Hydro-plastic response of beams and stiffened panels subjected to extreme water slamming at small impact angles, Part I: An analytical solution

Water impact (slamming) is a strongly nonlinear phenomenon including significant fluid structure interactions. In the case of slamming with a small impact angle between the structure and water, the coupling between hydrodynamic pressure and the elastic responses of structures, known as hydroelasticity, matters. This has been studied extensively. However, when structures are subjected to violent water slamming in extreme sea states, large stresses may occur that exceed the material yield stress, causing large plastic flow and permanent damage. In such cases, the plastic responses of a structure will be strongly coupled with the hydrodynamic pressure, termed as hydro-plasticity. Hydro-plastic slamming has rarely been studied before. This is Part I of a two-part companion paper. The paper advances the state-of-the-art of hydro-plastic slamming by formulating, for the first time, an analytical model coupling the hydrodynamic forces and the plastic response of rectangular beams and one-way stiffened panels. The studied scenarios are flat or nearly flat water impacts, which are critical for hydro-plasticity excitation. The impact angle between the water free surface and the structure should preferably be no larger than 5°. Based on the proposed model, the governing non-dimensional parameters for hydro-plastic slamming are identified and discussed.
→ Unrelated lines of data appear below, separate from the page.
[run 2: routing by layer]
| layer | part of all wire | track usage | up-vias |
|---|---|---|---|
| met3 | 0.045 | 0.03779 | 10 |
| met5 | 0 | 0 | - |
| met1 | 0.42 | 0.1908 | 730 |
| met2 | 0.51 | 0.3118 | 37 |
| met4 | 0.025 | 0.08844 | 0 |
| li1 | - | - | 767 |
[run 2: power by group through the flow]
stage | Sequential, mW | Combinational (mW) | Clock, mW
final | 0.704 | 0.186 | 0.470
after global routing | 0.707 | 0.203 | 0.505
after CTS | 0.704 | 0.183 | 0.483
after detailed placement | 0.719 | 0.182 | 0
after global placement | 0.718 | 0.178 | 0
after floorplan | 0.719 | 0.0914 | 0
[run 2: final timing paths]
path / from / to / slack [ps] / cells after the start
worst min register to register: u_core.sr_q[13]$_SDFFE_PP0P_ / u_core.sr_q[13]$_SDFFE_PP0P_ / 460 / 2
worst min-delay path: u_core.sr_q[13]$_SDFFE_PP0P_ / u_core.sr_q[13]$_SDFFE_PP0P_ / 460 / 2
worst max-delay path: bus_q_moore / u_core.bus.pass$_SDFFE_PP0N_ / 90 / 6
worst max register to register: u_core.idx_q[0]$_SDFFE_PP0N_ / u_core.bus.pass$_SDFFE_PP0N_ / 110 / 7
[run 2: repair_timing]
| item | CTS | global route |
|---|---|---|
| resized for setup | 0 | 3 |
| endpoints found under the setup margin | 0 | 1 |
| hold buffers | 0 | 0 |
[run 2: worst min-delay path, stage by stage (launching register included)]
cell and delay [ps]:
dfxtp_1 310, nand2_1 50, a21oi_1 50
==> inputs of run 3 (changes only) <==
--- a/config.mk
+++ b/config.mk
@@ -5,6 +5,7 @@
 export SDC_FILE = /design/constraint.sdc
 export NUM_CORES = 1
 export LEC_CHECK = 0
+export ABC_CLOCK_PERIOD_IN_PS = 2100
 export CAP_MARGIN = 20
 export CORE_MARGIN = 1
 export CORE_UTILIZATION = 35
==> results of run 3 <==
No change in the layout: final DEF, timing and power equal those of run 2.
===== src/rtl/trace_pkg.sv =====
// Shared types and defaults for the store trace recorder: the record layout
// captured from the CPU store stream and the "no program end" PC marker.
package trace_pkg;

    localparam int          TRACE_DEPTH = 16;
    localparam int          TRACE_CYCW  = 32;
    localparam logic [31:0] PC_NO_END   = 32'hFFFF_FFFF;

    typedef struct packed {
        logic [TRACE_CYCW-1:0] cycle;
        logic [31:0]           addr;
        logic [31:0]           data;
    } trace_rec_t;

endpackage


===== src/rtl/trace_fifo.sv =====
// First-word-fall-through record FIFO; the head entry is visible whenever the
// FIFO is non-empty, and a push into a full FIFO is accepted only alongside a pop.
module trace_fifo
    import trace_pkg::*;
#(
    parameter int DEPTH = TRACE_DEPTH
) (
    input  logic       clk,
    input  logic       reset,
    input  logic       push,
    input  logic       pop,
    input  trace_rec_t wr_rec,
    output trace_rec_t rd_rec,
    output logic       full,
    output logic       empty
);

    localparam int AW = $clog2(DEPTH);

    trace_rec_t    mem [DEPTH];
    logic [AW:0]   wr_ptr;
    logic [AW:0]   rd_ptr;
    logic          do_push;
    logic          do_pop;

    // Extra pointer MSB separates full from empty when the low bits match.
    assign empty   = (wr_ptr == rd_ptr);
    assign full    = (wr_ptr[AW] != rd_ptr[AW]) && (wr_ptr[AW-1:0] == rd_ptr[AW-1:0]);
    assign do_pop  = pop & ~empty;
    assign do_push = push & (~full | do_pop);
    assign rd_rec  = mem[rd_ptr[AW-1:0]];

    // NOTE: sequential state uses non-blocking assignments so every register
    // samples pre-edge values, independent of always_ff evaluation order.
    always_ff @(posedge clk) begin
        if (reset) begin
            wr_ptr <= '0;
            rd_ptr <= '0;
        end else begin
            if (do_push) wr_ptr <= wr_ptr + 1'b1;
            if (do_pop)  rd_ptr <= rd_ptr + 1'b1;
        end
    end

    // NOTE: storage is deliberately not reset; entries are only observable
    // between the pointers, and a reset-free array maps onto plain RAM.
    always_ff @(posedge clk) begin
        if (do_push) mem[wr_ptr[AW-1:0]] <= wr_rec;
    end

endmodule


===== src/rtl/store_trace_recorder.sv =====
// Taps the mips store stream (memwrite/aluout/writedata/pc), stamps each store
// with a 1-based cycle number and streams the records out over valid/ready.
module store_trace_recorder
    import trace_pkg::*;
#(
    parameter int DEPTH = TRACE_DEPTH,
    parameter int CYCW  = TRACE_CYCW
) (
    input  logic            clk,
    input  logic            reset,
    input  logic            memwrite,
    input  logic [31:0]     aluout,
    input  logic [31:0]     writedata,
    input  logic [31:0]     pc,
    input  logic [31:0]     pc_finished,
    output logic            rec_valid,
    input  logic            rec_ready,
    output logic [CYCW-1:0] rec_cycle,
    output logic [31:0]     rec_addr,
    output logic [31:0]     rec_data,
    output logic [15:0]     dropped,
    output logic            finished,
    output logic            done
);

    logic [CYCW-1:0] cyc;
    logic            at_end;
    logic            capture;
    logic            push;
    logic            pop;
    logic            full;
    logic            empty;
    trace_rec_t      new_rec;
    trace_rec_t      head_rec;

    // A store issued in the end cycle itself is never recorded.
    assign at_end  = (pc == pc_finished);
    assign capture = memwrite & ~at_end & ~finished;
    assign pop     = rec_valid & rec_ready;
    assign push    = capture & (~full | pop);

    // The stamp is the 1-based number of the current cycle.
    always_comb begin
        new_rec       = '0;
        new_rec.cycle = TRACE_CYCW'(cyc + 1'b1);
        new_rec.addr  = aluout;
        new_rec.data  = writedata;
    end

    trace_fifo #(
        .DEPTH (DEPTH)
    ) u_fifo (
        .clk    (clk),
        .reset  (reset),
        .push   (push),
        .pop    (pop),
        .wr_rec (new_rec),
        .rd_rec (head_rec),
        .full   (full),
        .empty  (empty)
    );

    assign rec_valid = ~empty;
    assign rec_cycle = CYCW'(head_rec.cycle);
    assign rec_addr  = head_rec.addr;
    assign rec_data  = head_rec.data;
    assign done      = finished & empty;

    always_ff @(posedge clk) begin
        if (reset) begin
            cyc      <= '0;
            finished <= 1'b0;
            dropped  <= '0;
        end else begin
            if (~finished & ~at_end) cyc <= cyc + 1'b1;
            if (at_end)              finished <= 1'b1;
            // Overflow loses the record; the counter sticks at its maximum.
            if (capture & full & ~pop & (dropped != 16'hFFFF))
                dropped <= dropped + 16'd1;
        end
    end

endmodule


===== config.mk =====
export PLATFORM = sky130hd
export DESIGN_NAME = store_trace_recorder
export DESIGN_NICKNAME = d
export VERILOG_FILES = /design/src/rtl/trace_pkg.sv /design/src/rtl/trace_fifo.sv /design/src/rtl/store_trace_recorder.sv
export SDC_FILE = /design/constraint.sdc
export NUM_CORES = 1
export LEC_CHECK = 0
export CAP_MARGIN = 10
export CELL_PAD_IN_SITES_DETAIL_PLACEMENT = 0
export CELL_PAD_IN_SITES_GLOBAL_PLACEMENT = 1
export CORE_UTILIZATION = 30
export CTS_BUF_LIST = sky130_fd_sc_hd__clkbuf_8
export CTS_CLUSTER_SIZE = 30
export DETAILED_ROUTE_END_ITERATION = 8
export PLACE_DENSITY = 0.5
export RECOVER_POWER = 100
export SLEW_MARGIN = 30
export SYNTH_ARGS = -nofsm -noshare
export SYNTH_HDL_FRONTEND = slang
export SYNTH_SLANG_ARGS = --single-unit

===== constraint.sdc =====
create_clock -name clk -period 15.3 [get_ports clk]
set_input_delay 1.53 -clock clk [delete_from_list [all_inputs] [get_ports clk]]
set_output_delay 1.53 -clock clk [all_outputs]
set_load 0.1 [all_outputs]

Yosys cells after proc, flatten, opt, wreduce, memory -nomap -nowiden. Memory sizes are Yosys's and may differ from the RTL's. A register that Yosys moved wholly into a read port is not among the register bits. Cells that the tools add are included.

RAM bits: 1536. Register bits: 59. Memories: 1. Output and inout port bits: 115.

Memories: u_fifo.mem (words 16, bits a word 96, rd ports 1, clocked after Yosys merged registers in 1, wr ports 1, line trace_fifo.sv:20) `trace_rec_t mem [DEPTH];`.

Multiplexer cells: 4. Reductions and logical operators: 1. Bitwise gates (word level): 18. Add/subtract/negate cells: 4. Equality and inequality tests: 5.

Operators with widths (count): 32-bit by 1-bit adder with 32-bit output, second input constant (1); 32-bit equality test (1); 16-bit by 1-bit adder with 16-bit output, second input constant (1); 16-bit != test, second input constant (1); 1-bit bitwise AND (11); 5-bit by 1-bit adder with 5-bit output, second input constant (2); 4-bit two-way mux (2); 5-bit equality test (1); 1-bit NOT (5); 4-bit equality test (1); 1-bit two-way mux (2); 1-bit OR (2); 1-bit logical AND (1); 1-bit != test (1).

Depth between registers and ports, before layout.
Depth after elaboration: 8. Gate-level depth with buffers: 9. Gate-level depth less buffers: 7.

Hierarchy. A second synthesis with hierarchy kept.

Cells, all modules: 2605. Area, all modules: 61557.8 µm².

Modules (own cells, without submodules): trace_fifo (cells each 2210, seq. area each 46404.5 µm², instances 1, area each 58313.4 µm²); store_trace_recorder (cells each 395, seq. area each 980.9 µm², instances 1, area each 3244.4 µm²).

Worst setup path before layout. OpenSTA, ideal clock, no wires.

Path kind: input to register. Start point: in pc[16]. End point: mem u_fifo.mem[6][0] (netlist bit), enable pin. Setup slack: 3.042 ns. Stages: 7. Required time: 14.514 ns. Path buffers: 1. Arrival: 11.471 ns. Path through: xnor2_1 -> nand4_1 -> nor4_1 -> nand2_1 -> nand2_1 -> clkbuf_1 -> nor4_1.

Longest elaborated chain between the ends: 8.

RTL lines: start, declared (line store_trace_recorder.sv:14) `input logic [31:0] pc,`; 32-bit equality test (line store_trace_recorder.sv:37) `assign at_end = (pc == pc_finished);`; 1-bit NOT (line store_trace_recorder.sv:38) `assign capture = memwrite & ~at_end & ~finished;`; 1-bit bitwise AND (2 in series) (line store_trace_recorder.sv:38); 1-bit bitwise AND (line store_trace_recorder.sv:40) `assign push = capture & (~full | pop);`; 1-bit bitwise AND (line trace_fifo.sv:30) `assign do_push = push & (~full | do_pop);`; 1-bit two-way mux (line trace_fifo.sv:48) `if (do_push) mem[wr_ptr[AW-1:0]] <= wr_rec;`; 1-bit two-way mux (implied by the code) (line trace_fifo.sv:48); end, declared (line trace_fifo.sv:20).

No other way between the ends.
$ cat config.mk
export PLATFORM = sky130hd
export DESIGN_NAME = regfile_wport_arbiter
export DESIGN_NICKNAME = d
export VERILOG_FILES = /design/src/rtl/regfile_wport_arbiter_pkg.sv /design/src/rtl/regfile_wq_fifo.sv /design/src/rtl/regfile_wport_arbiter.sv
export SDC_FILE = /design/constraint.sdc
export NUM_CORES = 1
export LEC_CHECK = 0
export CAP_MARGIN = 20
export CORE_MARGIN = 5
export CORE_UTILIZATION = 42
export CTS_CLUSTER_DIAMETER = 200
export DETAILED_ROUTE_END_ITERATION = 8
export GPL_TIMING_DRIVEN = 0
export PLACE_DENSITY = 0.76
export SYNTH_ARGS = -nofsm -noshare
export SYNTH_HDL_FRONTEND = slang
export SYNTH_HIERARCHICAL = 1
export SYNTH_SLANG_ARGS = --single-unit
$ cat constraint.sdc
create_clock -name clk -period 2.8 [get_ports clk]
set_input_delay 0.28 -clock clk [delete_from_list [all_inputs] [get_ports clk]]
set_output_delay 0.28 -clock clk [all_outputs]
set_load 0.02 [all_outputs]
$ cat src/rtl/regfile_wport_arbiter_pkg.sv
// Shared constants and types for the register-file write-port arbiter.
// Holds the register bus widths, the arbiter defaults and the reset polarity.
package regfile_wport_arbiter_pkg;

  localparam int RegAddrW   = 5;
  localparam int RegDataW   = 32;
  localparam int RegNumLog2 = 5;

  localparam logic        WriteEnable  = 1'b1;
  localparam logic        WriteDisable = 1'b0;
  localparam logic [31:0] ZeroWord     = 32'h0000_0000;

  localparam int ArbStarveMax = 4;
  localparam int ArbFifoDepth = 2;

  localparam logic RstEnable_n  = 1'b0;
  localparam logic RstDisable_n = 1'b1;

  typedef enum logic [1:0] {
    GRANT_NONE = 2'd0,
    GRANT_WB   = 2'd1,
    GRANT_FIFO = 2'd2
  } grant_e;

endpackage

$ cat src/rtl/regfile_wq_fifo.sv
// Queue of pending long-latency register writes, drained in arrival order.
// Also answers "is this address still waiting to be written?" for two lookups.
module regfile_wq_fifo
  import regfile_wport_arbiter_pkg::*;
#(
  parameter int DEPTH  = ArbFifoDepth,
  parameter int ADDR_W = RegAddrW,
  parameter int DATA_W = RegDataW
) (
  input  logic                    clk,
  input  logic                    rst,
  input  logic                    push_i,
  input  logic [ADDR_W-1:0]       push_addr_i,
  input  logic [DATA_W-1:0]       push_data_i,
  input  logic                    pop_i,
  output logic [ADDR_W-1:0]       head_addr_o,
  output logic [DATA_W-1:0]       head_data_o,
  output logic [$clog2(DEPTH):0]  count_o,
  output logic [$clog2(DEPTH):0]  count_next_o,
  input  logic [ADDR_W-1:0]       match_addr1_i,
  input  logic [ADDR_W-1:0]       match_addr2_i,
  output logic                    match1_o,
  output logic                    match2_o
);

  localparam int PW = $clog2(DEPTH);
  localparam int CW = PW + 1;

  logic [ADDR_W-1:0] addr_q [DEPTH];
  logic [DATA_W-1:0] data_q [DEPTH];
  logic [PW-1:0]     head_q, head_d;
  logic [PW-1:0]     tail_q, tail_d;
  logic [CW-1:0]     count_q, count_d;
  logic [DEPTH-1:0]  live;

  // Pointer and occupancy next-state
  always_comb begin
    head_d  = head_q;
    tail_d  = tail_q;
    count_d = count_q;
    case ({push_i, pop_i})
      2'b10: begin
        tail_d  = tail_q + PW'(1);
        count_d = count_q + CW'(1);
      end
      2'b01: begin
        head_d  = head_q + PW'(1);
        count_d = count_q - CW'(1);
      end
      2'b11: begin
        tail_d = tail_q + PW'(1);
        head_d = head_q + PW'(1);
      end
      default: begin
        count_d = count_q;
      end
    endcase
  end

  // Pointer and occupancy registers
  always_ff @(posedge clk) begin
    if (rst == RstEnable_n) begin
      head_q  <= {PW{1'b0}};
      tail_q  <= {PW{1'b0}};
      count_q <= {CW{1'b0}};
    end else begin
      head_q  <= head_d;
      tail_q  <= tail_d;
      count_q <= count_d;
    end
  end

  // Entry storage; stale slots are masked by the live vector, so no reset
  always_ff @(posedge clk) begin
    if (push_i) begin
      addr_q[tail_q] <= push_addr_i;
      data_q[tail_q] <= push_data_i;
    end
  end

  // A slot is live when its distance from the head is below the occupancy
  always_comb begin
    live = {DEPTH{1'b0}};
    for (int i = 0; i < DEPTH; i++) begin
      live[i] = ({1'b0, (PW'(i) - head_q)} < count_q);
    end
  end

  // Pending-address lookup against live slots only
  always_comb begin
    match1_o = 1'b0;
    match2_o = 1'b0;
    for (int i = 0; i < DEPTH; i++) begin
      match1_o = match1_o | (live[i] && (addr_q[i] == match_addr1_i)
                             && (match_addr1_i != {ADDR_W{1'b0}}));
      match2_o = match2_o | (live[i] && (addr_q[i] == match_addr2_i)
                             && (match_addr2_i != {ADDR_W{1'b0}}));
    end
  end

  assign head_addr_o  = addr_q[head_q];
  assign head_data_o  = data_q[head_q];
  assign count_o      = count_q;
  assign count_next_o = count_d;

endmodule

$ cat src/rtl/regfile_wport_arbiter.sv
// Shares the register file write port: pipeline writeback wins, queued
// long-latency writes drain on free cycles, and starvation raises a stall.
module regfile_wport_arbiter
  import regfile_wport_arbiter_pkg::*;
#(
  parameter int DEPTH      = ArbFifoDepth,
  parameter int MAX_STARVE = ArbStarveMax,
  parameter int ADDR_W     = RegAddrW,
  parameter int DATA_W     = RegDataW
) (
  input  logic                   clk,
  input  logic                   rst,
  input  logic                   wb_we,
  input  logic [ADDR_W-1:0]      wb_waddr,
  input  logic [DATA_W-1:0]      wb_wdata,
  input  logic                   lu_valid,
  input  logic [ADDR_W-1:0]      lu_waddr,
  input  logic [DATA_W-1:0]      lu_wdata,
  output logic                   lu_ready,
  output logic                   rf_we,
  output logic [ADDR_W-1:0]      rf_waddr,
  output logic [DATA_W-1:0]      rf_wdata,
  input  logic [ADDR_W-1:0]      raddr1,
  input  logic [ADDR_W-1:0]      raddr2,
  output logic                   pend1,
  output logic                   pend2,
  output logic                   stall_req,
  output logic [$clog2(DEPTH):0] lu_count
);

  localparam int CW = $clog2(DEPTH) + 1;
  localparam int SW = $clog2(MAX_STARVE + 1);

  grant_e            grant;
  logic              run;
  logic              wb_hold;
  logic              fifo_empty;
  logic              push;
  logic              pop;
  logic [CW-1:0]     fifo_count;
  logic [CW-1:0]     fifo_count_next;
  logic [ADDR_W-1:0] head_addr;
  logic [DATA_W-1:0] head_data;
  logic              match1;
  logic              match2;
  logic [SW-1:0]     starve_q, starve_d;
  logic              stall_q, stall_d;

  assign run        = (rst == RstDisable_n);
  assign wb_hold    = wb_we && (wb_waddr != {ADDR_W{1'b0}});
  assign fifo_empty = (fifo_count == {CW{1'b0}});
  assign lu_ready   = run && (fifo_count < CW'(DEPTH));
  // Address-0 requests complete the handshake but are dropped here
  assign push       = lu_valid && lu_ready && (lu_waddr != {ADDR_W{1'b0}});
  assign pop        = (grant == GRANT_FIFO);

  regfile_wq_fifo #(
    .DEPTH  (DEPTH),
    .ADDR_W (ADDR_W),
    .DATA_W (DATA_W)
  ) u_wq_fifo (
    .clk           (clk),
    .rst           (rst),
    .push_i        (push),
    .push_addr_i   (lu_waddr),
    .push_data_i   (lu_wdata),
    .pop_i         (pop),
    .head_addr_o   (head_addr),
    .head_data_o   (head_data),
    .count_o       (fifo_count),
    .count_next_o  (fifo_count_next),
    .match_addr1_i (raddr1),
    .match_addr2_i (raddr2),
    .match1_o      (match1),
    .match2_o      (match2)
  );

  // Port grant: writeback first, then queue head
  always_comb begin
    grant = GRANT_NONE;
    if (!run) begin
      grant = GRANT_NONE;
    end else if (wb_hold) begin
      grant = GRANT_WB;
    end else if (!fifo_empty) begin
      grant = GRANT_FIFO;
    end else begin
      grant = GRANT_NONE;
    end
  end

  // Write-port mux
  always_comb begin
    rf_we    = WriteDisable;
    rf_waddr = {ADDR_W{1'b0}};
    rf_wdata = {DATA_W{1'b0}};
    case (grant)
      GRANT_WB: begin
        rf_we    = WriteEnable;
        rf_waddr = wb_waddr;
        rf_wdata = wb_wdata;
      end
      GRANT_FIFO: begin
        rf_we    = WriteEnable;
        rf_waddr = head_addr;
        rf_wdata = head_data;
      end
      default: begin
        rf_we = WriteDisable;
      end
    endcase
  end

  // Starvation counter and stall request next-state
  always_comb begin
    starve_d = starve_q;
    stall_d  = stall_q;
    if (!fifo_empty && (grant == GRANT_WB)) begin
      starve_d = (starve_q == SW'(MAX_STARVE)) ? starve_q : (starve_q + SW'(1));
    end else begin
      starve_d = {SW{1'b0}};
    end
    if (starve_d == SW'(MAX_STARVE)) begin
      stall_d = 1'b1;
    end else if (fifo_count_next == {CW{1'b0}}) begin
      stall_d = 1'b0;
    end else begin
      stall_d = stall_q;
    end
  end

  // Starvation counter and stall request registers
  always_ff @(posedge clk) begin
    if (rst == RstEnable_n) begin
      starve_q <= {SW{1'b0}};
      stall_q  <= 1'b0;
    end else begin
      starve_q <= starve_d;
      stall_q  <= stall_d;
    end
  end

  assign stall_req = run && stall_q;
  assign pend1     = run && match1;
  assign pend2     = run && match2;
  assign lu_count  = run ? fifo_count : {CW{1'b0}};

endmodule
Design curves for plate strips and stiffened panels against extreme slamming are developed. Part II- Numerical verification and analysis presents numerical verification and discussion of the analytical model by comparing with results from the multi-material Arbitrary Lagrangian Eulerian (ALE) simulations. The proposed analytical model does not require the challenging estimation of pressure history that is normally used in the design against slamming. Only the initial impact velocity is needed as the main input. The resulting non-dimensional curves may be utilized in rules and standards for the design of ships and offshore structures against extreme slamming loads.